`config.mk`:
```
export PLATFORM = sky130hd
export DESIGN_NAME = sh_chain_reader
export DESIGN_NICKNAME = d
export VERILOG_FILES = /design/src/rtl/qlf_k6n10f_sh_pkg.sv /design/src/rtl/sh_chain_deser.sv /design/src/rtl/sh_chain_reader.sv
export SDC_FILE = /design/constraint.sdc
export NUM_CORES = 1
export LEC_CHECK = 0
export ABC_AREA = 0
export BUFFER_PORTS_ARGS = -buffer_cell sky130_fd_sc_hd__buf_4
export CAP_MARGIN = 0
export CORE_ASPECT_RATIO = 1.25
export CORE_MARGIN = 5
export CORE_UTILIZATION = 41
export DETAILED_ROUTE_END_ITERATION = 10
export PLACE_DENSITY = 0.55
export SYNTH_ARGS = -nofsm -noshare
export SYNTH_HDL_FRONTEND = slang
export SYNTH_SLANG_ARGS = --single-unit
```
`constraint.sdc`:
```
create_clock -name C -period 2.6 [get_ports C]
set_input_delay 0.39 -clock C [delete_from_list [all_inputs] [get_ports C]]
set_output_delay 0.39 -clock C [all_outputs]
set_load 0.05 [all_outputs]
```
`src/rtl/qlf_k6n10f_sh_pkg.sv`:
```
`default_nettype none
// +--------------------------------------------------------------------------+
// | qlf_k6n10f_sh_pkg : shared types and sizing helpers for the sh chain IP  |
// | Revision: 1.0                                                            |
// +--------------------------------------------------------------------------+
package qlf_k6n10f_sh_pkg;

    typedef enum logic [1:0] {
        ST_IDLE  = 2'd0,
        ST_SHIFT = 2'd1,
        ST_STALL = 2'd2,
        ST_FLUSH = 2'd3
    } sh_state_e;

    // Bits needed to hold any value in 0..max_val (at least one bit).
    function automatic int sh_cnt_width(input int max_val);
        return (max_val < 2) ? 1 : $clog2(max_val + 1);
    endfunction

    function automatic int sh_word_count(input int chain_len, input int word_w);
        return (chain_len + word_w - 1) / word_w;
    endfunction

    localparam int SH_DEF_NUM_WORDS = sh_word_count(64, 8);

endpackage
`default_nettype wire

```
`src/rtl/sh_chain_deser.sv`:
```
`default_nettype none
// +--------------------------------------------------------------------------+
// | sh_chain_deser : LSB-first bit assembler with zero-padded partial words  |
// | Revision: 1.0                                                            |
// +--------------------------------------------------------------------------+
module sh_chain_deser
    import qlf_k6n10f_sh_pkg::*;
#(
    parameter int WORD_W = 8
) (
    input  logic              clk,
    input  logic              rst,
    input  logic              clr,
    input  logic              cap,
    input  logic              end_word,
    input  logic              so,
    output logic [WORD_W-1:0] word,
    output logic              full
);

    localparam int            BW       = sh_cnt_width(WORD_W - 1);
    localparam logic [BW-1:0] LAST_IDX = BW'(WORD_W - 1);

    logic [WORD_W-1:0] r_asm;
    logic [BW-1:0]     r_bit_cnt;
    logic [WORD_W-1:0] w_low_mask;
    logic [WORD_W-1:0] w_merged;

    // Bits at and above the current index are forced to zero, which pads a short last word.
    always_comb begin
        w_low_mask = (WORD_W'(1) << r_bit_cnt) - WORD_W'(1);
        w_merged   = (r_asm & w_low_mask) | (WORD_W'(so) << r_bit_cnt);
    end

    assign word = cap ? w_merged : r_asm;
    assign full = (r_bit_cnt == LAST_IDX);

    always_ff @(posedge clk) begin
        if (rst || clr) begin
            r_asm     <= '0;
            r_bit_cnt <= '0;
        end else if (cap) begin
            r_asm     <= w_merged;
            r_bit_cnt <= end_word ? '0 : r_bit_cnt + BW'(1);
        end
    end

endmodule
`default_nettype wire

```
`src/rtl/sh_chain_reader.sv`:
```
`default_nettype none
// +--------------------------------------------------------------------------+
// | sh_chain_reader : serial readback of an sh_dff chain onto a word stream  |
// | Option macro SH_CHAIN_RECIRC_EN: recirculate bits for non-destructive rd |
// | Revision: 1.0                                                            |
// +--------------------------------------------------------------------------+
module sh_chain_reader
    import qlf_k6n10f_sh_pkg::*;
#(
    parameter int CHAIN_LEN = 64,
    parameter int WORD_W    = 8
) (
    input  logic              C,
    input  logic              R,
    input  logic              start,
    output logic              busy,
    output logic              done,
    input  logic              chain_so,
    output logic              chain_shift,
    output logic              chain_si,
    output logic [WORD_W-1:0] word_data,
    output logic              word_valid,
    input  logic              word_ready,
    output logic              word_last
);

    localparam int            TW       = sh_cnt_width(CHAIN_LEN);
    localparam logic [TW-1:0] LAST_BIT = TW'(CHAIN_LEN - 1);
    localparam logic [TW-1:0] ALL_BITS = TW'(CHAIN_LEN);

    sh_state_e         r_state;
    sh_state_e         w_next;
    logic [TW-1:0]     r_total;
    logic [WORD_W-1:0] r_data;
    logic              r_valid;
    logic              r_last;
    logic              r_done;

    logic              w_hs;
    logic              w_room;
    logic              w_last_bit;
    logic              w_full;
    logic              w_word_end;
    logic              w_shifting;
    logic              w_load_shift;
    logic              w_load_stall;
    logic              w_clr;
    logic [WORD_W-1:0] w_word;

    assign w_hs         = r_valid & word_ready;
    assign w_room       = ~r_valid | word_ready;
    assign w_last_bit   = (r_total == LAST_BIT);
    assign w_word_end   = w_full | w_last_bit;
    assign w_shifting   = (r_state == ST_SHIFT);
    assign w_load_shift = w_shifting & w_word_end & w_room;
    assign w_load_stall = (r_state == ST_STALL) & w_hs;
    assign w_clr        = w_load_shift | w_load_stall | (r_state == ST_IDLE);

    sh_chain_deser #(
        .WORD_W (WORD_W)
    ) u_deser (
        .clk      (C),
        .rst      (R),
        .clr      (w_clr),
        .cap      (w_shifting),
        .end_word (w_word_end),
        .so       (chain_so),
        .word     (w_word),
        .full     (w_full)
    );

    always_ff @(posedge C) begin
        if (R) begin
            r_state <= ST_IDLE;
        end else begin
            r_state <= w_next;
        end
    end

    always_comb begin
        w_next = r_state;
        case (r_state)
            ST_IDLE:  if (start) w_next = ST_SHIFT;
            ST_SHIFT: begin
                if (w_word_end) begin
                    if (!w_room)         w_next = ST_STALL;
                    else if (w_last_bit) w_next = ST_FLUSH;
                end
            end
            ST_STALL: if (w_hs) w_next = (r_total == ALL_BITS) ? ST_FLUSH : ST_SHIFT;
            ST_FLUSH: if (w_hs) w_next = ST_IDLE;
            default:  w_next = ST_IDLE;
        endcase
    end

    always_ff @(posedge C) begin
        if (R) begin
            r_total <= '0;
            r_data  <= '0;
            r_valid <= 1'b0;
            r_last  <= 1'b0;
            r_done  <= 1'b0;
        end else begin
            r_done <= (r_state == ST_FLUSH) & w_hs;
            if (r_state == ST_IDLE && start) begin
                r_total <= '0;
            end else if (w_shifting) begin
                r_total <= r_total + TW'(1);
            end
            if (w_load_shift || w_load_stall) begin
                r_data  <= w_word;
                r_valid <= 1'b1;
                r_last  <= w_load_shift ? w_last_bit : (r_total == ALL_BITS);
            end else if (w_hs) begin
                r_valid <= 1'b0;
                r_last  <= 1'b0;
            end
        end
    end

    // Reset takes precedence over the cell enable so a reset cycle never moves the chain.
    always_comb begin
        chain_shift = w_shifting & ~R;
        chain_si    = 1'b0;
`ifdef SH_CHAIN_RECIRC_EN
        chain_si    = w_shifting & ~R & chain_so;
`else
        chain_si    = 1'b0;
`endif
        busy        = (r_state != ST_IDLE) | r_done;
        done        = r_done;
        word_data   = r_data;
        word_valid  = r_valid;
        word_last   = r_last;
    end

endmodule
`default_nettype wire

```
==> flow_summary_export.csv, run 1 <==
group,metric,value,unit
run_status,outcome,"finished, final reports clean",
synthesis,yosys.area_share.adder,6.93,%
synthesis,yosys-top-cells-area,"sky130_fd_sc_hd__dfxtp_1 34%, sky130_fd_sc_hd__ha_1 6.9%, sky130_fd_sc_hd__a211oi_1 5.0%",
worst_hold_path,hp-class,"in2reg",
clocking,clock_sink_count,31,
sta,timing.slew.headroom,41.5,%
critical_path,criticalPathCategory,"reg2reg",
synthesis,netlist-cell-type-count,56,
route,route.vias.total,1549,
power_and_ir_drop,switching_portion_of_total_power,26.1,%
clocking,cts_resized,0,
route,detail_route.vias_per_cell,5.63,
route,routed-wl-met3,128,um
synthesis,synth.mux.area_fraction,0.554,%
global_routing,aggregate_global_route_resource_usage,15.4,%
route,route.detailed.wl_per_inst,15.8,um
power_and_ir_drop,intPower,0.690,mW
route,met2_wirelength,2370,um
place,post_dp_cell_area,1920,sq um
layout,post-route-util,46.4,%
floorplan,die_w,69.4,um
sta,grt_setup_unrepaired,"false",
power_and_ir_drop,leakagePower,0.740,nW
synthesis,synth_top_family_by_area,"compound AO/OA/AOI/OAI gates",
place,placed_cells,267,
sta,maxSlewViolCount,0,
floorplan,core_area,4320,sq um
global_routing,maximum_number_of_pins_on_one_net_before_global_route_repair,19,
floorplan,floorplan.initialDensity,41.8,%
global_routing,grt_antenna_before_repair,0,
synthesis,synthTopCellsByCount,"31 x sky130_fd_sc_hd__dfxtp_1, 24 x sky130_fd_sc_hd__nor2_1, 19 x sky130_fd_sc_hd__nand2_1, 12 x sky130_fd_sc_hd__a211oi_1",
power_and_ir_drop,total_power,0.934,mW
synthesis,post_synth_net_total,219,
route,detail_route.iter0.violations,94,
route,wl_met1,1720,um
job,drv.max_cap_violation_count,0,
synthesis,avgSynthCellArea,8.86,sq um
layout,n_antenna_cell,0,
global_routing,grt_pass1_wl,7250,um
sta,timing.hold.ws,0.412,ns
place,i_o_buffers,17,
sta,report.final.setup_viol,0,
place,place_congestion,0.899,
synthesis,synth-seq-cells,31,
route,ant_nets,0,
clocking,post_cts.repair.setup_buffers,0,
route,firstDrtPassIters,4,
power_and_ir_drop,pwr-share-clk,39.0,%
sta,setup_slack,0.145,ns
layout,finalInstanceArea,2000,sq um
clocking,hold_buffers,0,
power_and_ir_drop,power_frac_seq,51.7,%
power_and_ir_drop,switching_power,0.244,mW
sta,final.period_utilization,94.4,%
power_and_ir_drop,worst_ir_drop_vdd,0.327,mV
synthesis,synthesis.area,1810,sq um
route,remaining_drc_errors,0,
synthesis,synth-xor-area-share,3.39,%
synthesis,compound_cell_area_share_of_the_yosys_netlist,23.5,%
synthesis,post-synth-top-count-cell,"sky130_fd_sc_hd__dfxtp_1",
critical_path,crit_path_end_kind,"register",
clocking,cts-buffers-inserted,5,
sta,tightestPinTransition,0.874,ns
synthesis,ys.flop_type,"sky130_fd_sc_hd__dfxtp_1",
power_and_ir_drop,cellPowerDensity,466,nW/um^2
layout,final_net_count,231,
critical_path,critical_path.max_fanout,9,
synthesis,yosys_top_cell_by_area,"sky130_fd_sc_hd__dfxtp_1",
sta,worst_clock_skew,0.00315,ns
clocking,clock_latency,0.28,ns
synthesis,syn_inst,204,
clocking,cts-root-to-sink-buffers,2,
place,dp_worst_setup_slack,0.294,ns
critical_path,startpoint_type,"register",
floorplan,core.rowCount,27,
route,wl,4340,um
critical_path,cp.arrival,2.62,ns
synthesis,synth_simple_gate_area_share,23.3,%
critical_path,critical_path_required,2.76,ns
layout,layout_overhead_on_the_synthesized_area,10.9,%
clocking,tritoncts,"done",
synthesis,synthArstFlopShare,0,%
route,routed.top_layer,"met4",
layout,layoutNonFillerInstCount,275,
sta,layout_min_cycle_time,2.45,ns
floorplan,io_pins,19,
clocking,maximum_level_of_the_cts_h_tree,2,
synthesis,synth.yosys.warnings,0,
floorplan,height_of_the_die,84.2,um
sta,finalSetupTns,0,ns
floorplan,die_area,5840,sq um
global_routing,grt.overflow.total,0,
sta,final_hold_viol_count,0,
layout,drive_gt1_share,18.9,%
power_and_ir_drop,share_comb_of_total_power,9.2,%
synthesis,post-synth-top-area-fraction,34.3,%
place,dp_hpwl,3190,um
clocking,clockRootBuffer,"sky130_fd_sc_hd__clkbuf_8",
clocking,worst_setup_hold_path_clk_slew,0.07,ns
synthesis,synth-seq-area-share,34.3,%
global_routing,vias_in_the_first_global_route,1603,
sta,fmaxAchievable,0.407,GHz
synthesis,number_of_enable_flip_flop_cells_after_synthesis,0,
-- cells by family (layout without fill, tap and decap cells) --
kind of cell | Yosys count | after routing
other cells | 1 | 1
xor+xnor | 7 | 7
buf+inv | 23 | 36
compound gates | 55 | 55
fa+ha+maj | 10 | 10
simple gates | 76 | 76
flops | 31 | 31
mux | 1 | 1
-- per-layer routing --
layer	global-route usage, %	vias to the layer above
li1	-	757
met1	15.2	756
met2	29.0	25
met3	3.83	11
met4	8.35	0
met5	0	-
-- cell usage in the layout, fill, tap and decap left out, types with 4 or more instances in the layout --
cell,Yosys,routed
sky130_fd_sc_hd__dfxtp_1,31,31
sky130_fd_sc_hd__a211oi_1,12,12
sky130_fd_sc_hd__a22oi_1,4,4
sky130_fd_sc_hd__a21oi_1,10,10
sky130_fd_sc_hd__xor2_1,4,4
sky130_fd_sc_hd__ha_1,10,10
sky130_fd_sc_hd__or3_1,5,5
sky130_fd_sc_hd__nor2_1,24,24
sky130_fd_sc_hd__nand2_1,19,19
sky130_fd_sc_hd__buf_4,2,20
sky130_fd_sc_hd__nand3_1,5,5
sky130_fd_sc_hd__clkbuf_8,0,5
sky130_fd_sc_hd__inv_1,8,8
-- power groups by stage --
stage	Clock [mW]	Sequential, mW	Combinational (mW)
after global placement	0	0.493	0.0848
after CTS	0.377	0.483	0.0862
after detailed placement	0	0.494	0.0862
after global routing	0.397	0.483	0.0947
final	0.365	0.483	0.0860
after floorplan	0	0.493	0.0679
-- layout make-up --
class                           instances  area, sq um
Clock buffer                            5         68.8
Inverter                                8         30.0
Clock inverter                          3         15.0
Tap cell                               58         72.6
Timing Repair Buffer                   20          150
Multi-Input combinational cell        150         1050
Sequential cell                        31          621
Fill cell                             457         2320
-- path summary, 6_finish.rpt --
path,end,cells past startpoint,slack [ns],startpoint
worst min register to register,r_total[1],2,0.50,r_total[1]
worst max register to register,word_data[6],8,0.15,u_deser.r_bit_cnt[0]
worst min-delay path,word_data[0],2,0.41,R
worst max-delay path,word_data[6],8,0.15,u_deser.r_bit_cnt[0]
-- critical path, cell delays in order (launching register included) --
cell and delay [ns]:
sky130_fd_sc_hd__dfxtp_1 0.49, sky130_fd_sc_hd__inv_1 0.19, sky130_fd_sc_hd__ha_1 0.36, sky130_fd_sc_hd__nand2_1 0.11, sky130_fd_sc_hd__ha_1 0.20, sky130_fd_sc_hd__nor4b_1 0.41
sky130_fd_sc_hd__o22ai_1 0.18, sky130_fd_sc_hd__a22oi_1 0.28, sky130_fd_sc_hd__a211oi_1 0.11
-- state kept, by name, summed over array words and instances (netlist names) --
name	count
done	1
r_state	2
r_total	7
u_deser.r_asm	8
u_deser.r_bit_cnt	3
word_data	8
word_last	1
word_valid	1
No activity file was read; power rests on OpenSTA's default activity.
==> run 2: changes to the inputs <==
--- a/config.mk
+++ b/config.mk
@@ -7,12 +7,12 @@
 export LEC_CHECK = 0
 export ABC_AREA = 0
 export BUFFER_PORTS_ARGS = -buffer_cell sky130_fd_sc_hd__buf_4
-export CAP_MARGIN = 0
 export CORE_ASPECT_RATIO = 1.25
 export CORE_MARGIN = 5
 export CORE_UTILIZATION = 41
 export DETAILED_ROUTE_END_ITERATION = 10
 export PLACE_DENSITY = 0.55
+export REMOVE_ABC_BUFFERS = 1
 export SYNTH_ARGS = -nofsm -noshare
 export SYNTH_HDL_FRONTEND = slang
 export SYNTH_SLANG_ARGS = --single-unit
==> run 2 against run 1 <==
  * Total power rose by 14%
  * Largest cell class unchanged
  * Sequential share of layout area fell by 0.62 points
  * Register-to-register slack improved by 0.16 ns
==> flow_summary_export.csv, run 2 (synthesis gave the netlist of run 1 again) <==
group,metric,value,unit
sta,fmaxAchievable,0.435,GHz
route,ant_nets,0,
route,detail_route.iter0.violations,142,
job,drv.max_cap_violation_count,0,
place,dp_worst_setup_slack,0.317,ns
critical_path,startpoint_type,"register",
sta,final.period_utilization,88.4,%
place,dp_hpwl,3100,um
layout,layout_common_cells,"31 x sky130_fd_sc_hd__dfxtp_1, 24 x sky130_fd_sc_hd__nor2_1, 21 x sky130_fd_sc_hd__buf_4, 19 x sky130_fd_sc_hd__nand2_1, 12 x sky130_fd_sc_hd__a211oi_1",
floorplan,die_area,5840,sq um
power_and_ir_drop,leakagePower,0.760,nW
place,i_o_buffers,17,
route,route.vias.total,1548,
floorplan,core_area,4320,sq um
critical_path,critical_path.max_fanout,9,
critical_path,cp.arrival,2.49,ns
global_routing,grt.overflow.total,0,
layout,final_net_count,232,
clocking,cts-root-to-sink-buffers,2,
global_routing,grt_pass1_wl,7360,um
layout,layoutNonFillerInstCount,276,
clocking,post_cts.repair.setup_buffers,0,
sta,worst_clock_skew,0.00540,ns
layout,multi_input_area,1050,sq um
sta,tightestPinTransition,0.931,ns
floorplan,core.rowCount,27,
clocking,tritoncts,"done",
critical_path,reg2reg_slack,0.30,ns
run_status,outcome,"finished, final reports clean",
place,placed_cells,268,
layout,n_antenna_cell,0,
worst_hold_path,hp-class,"in2reg",
clocking,worst_setup_hold_path_clk_slew,0.07,ns
critical_path,worst_setup_path_startpoint,"u_deser.r_bit_cnt[0]",
sta,final_hold_viol_count,0,
power_and_ir_drop,worst_ir_drop_vdd,0.296,mV
place,place_congestion,0.920,
clocking,hold_buffers,0,
floorplan,die_w,69.4,um
sta,finalSetupTns,0,ns
layout,fill_cells,443,
route,firstDrtPassIters,4,
clocking,maximum_level_of_the_cts_h_tree,2,
route,wl,4310,um
sta,layout_min_cycle_time,2.30,ns
floorplan,floorplan.initialDensity,41.8,%
sta,report.final.setup_viol,0,
power_and_ir_drop,cellPowerDensity,518,nW/um^2
clocking,clock_latency,0.28,ns
global_routing,vias_in_the_first_global_route,1524,
global_routing,maximum_number_of_pins_on_one_net_before_global_route_repair,17,
clocking,cts_resized,0,
floorplan,io_pins,19,
layout,layout_overhead_on_the_synthesized_area,13.2,%
sta,setup_slack,0.301,ns
critical_path,criticalPathCategory,"reg2reg",
sta,timing.slew.headroom,37.7,%
route,detail_route.vias_per_cell,5.61,
sta,maxSlewViolCount,0,
layout,mostFrequentLayoutCell,"sky130_fd_sc_hd__dfxtp_1",
clocking,clock_sink_count,31,
route,remaining_drc_errors,0,
sta,timing.hold.ws,0.421,ns
clocking,clockRootBuffer,"sky130_fd_sc_hd__clkbuf_8",
floorplan,height_of_the_die,84.2,um
critical_path,critical_path.reg2reg.startpoint,"u_deser.r_bit_cnt[0]",
critical_path,crit_path_end_kind,"register",
global_routing,grt_antenna_before_repair,0,
route,route.detailed.wl_per_inst,15.6,um
layout,register_area,621,sq um
clocking,cts-buffers-inserted,5,
sta,grt_setup_unrepaired,"false",
layout,drive_gt1_share,19.3,%
critical_path,critical_path_required,2.79,ns
global_routing,aggregate_global_route_resource_usage,15.5,%
worst_hold_path,min_from,"R",
-- run 2: layout make-up --
type | instances | area share [%]
Timing Repair Buffer | 21 | 7.71
Sequential cell | 31 | 30.3
Multi-Input combinational cell | 150 | 51.2
Inverter | 8 | 1.47
Clock buffer | 6 | 4.04
Tap cell | 58 | 3.55
Clock inverter | 2 | 1.71
-- run 2: through the flow --
step	total power, mW	instance area [sq um]	utilization (%)
global placement	0.579	1930	44.6
CTS	1.08	2050	47.3
floorplan	0.548	1700	-
detailed placement	0.580	1930	44.6
global route	1.12	2050	47.3
finish	1.06	2050	47.3
-- run 2: worst paths after layout --
kind / cells after the start / to
worst max-delay path: 8 / word_data[6]
worst min-delay path: 2 / word_data[1]
worst max register to register: 8 / word_data[6]
worst min register to register: 2 / r_total[0]
-- run 2: where the power goes --
part           total, mW  internal (mW)  switching [mW]
sequential         0.483          0.478         0.00485
clock              0.491          0.310           0.181
combinational     0.0866         0.0289          0.0578
-- run 2: worst max-delay path: stages (launching register included) --
cell and delay, ns:
sky130_fd_sc_hd__dfxtp_1 0.49, sky130_fd_sc_hd__inv_1 0.17, sky130_fd_sc_hd__ha_1 0.35, sky130_fd_sc_hd__nand2_1 0.12, sky130_fd_sc_hd__ha_1 0.21, sky130_fd_sc_hd__or3b_1 0.38, sky130_fd_sc_hd__o21ai_1 0.15, sky130_fd_sc_hd__a22oi_1 0.09
sky130_fd_sc_hd__a211oi_1 0.25
-- run 2: per-layer routing --
layer	share of wire, %	vias up	global-route usage, %
met2	51	35	26.9
met4	2.4	0	7.28
met3	3.7	8	4.07
met1	43	741	17.6
li1	-	764	-
met5	0	-	0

### Directions:
Check each line above for the string "automatic" and report how many lines have it, giving only the number.

### Written solution:
2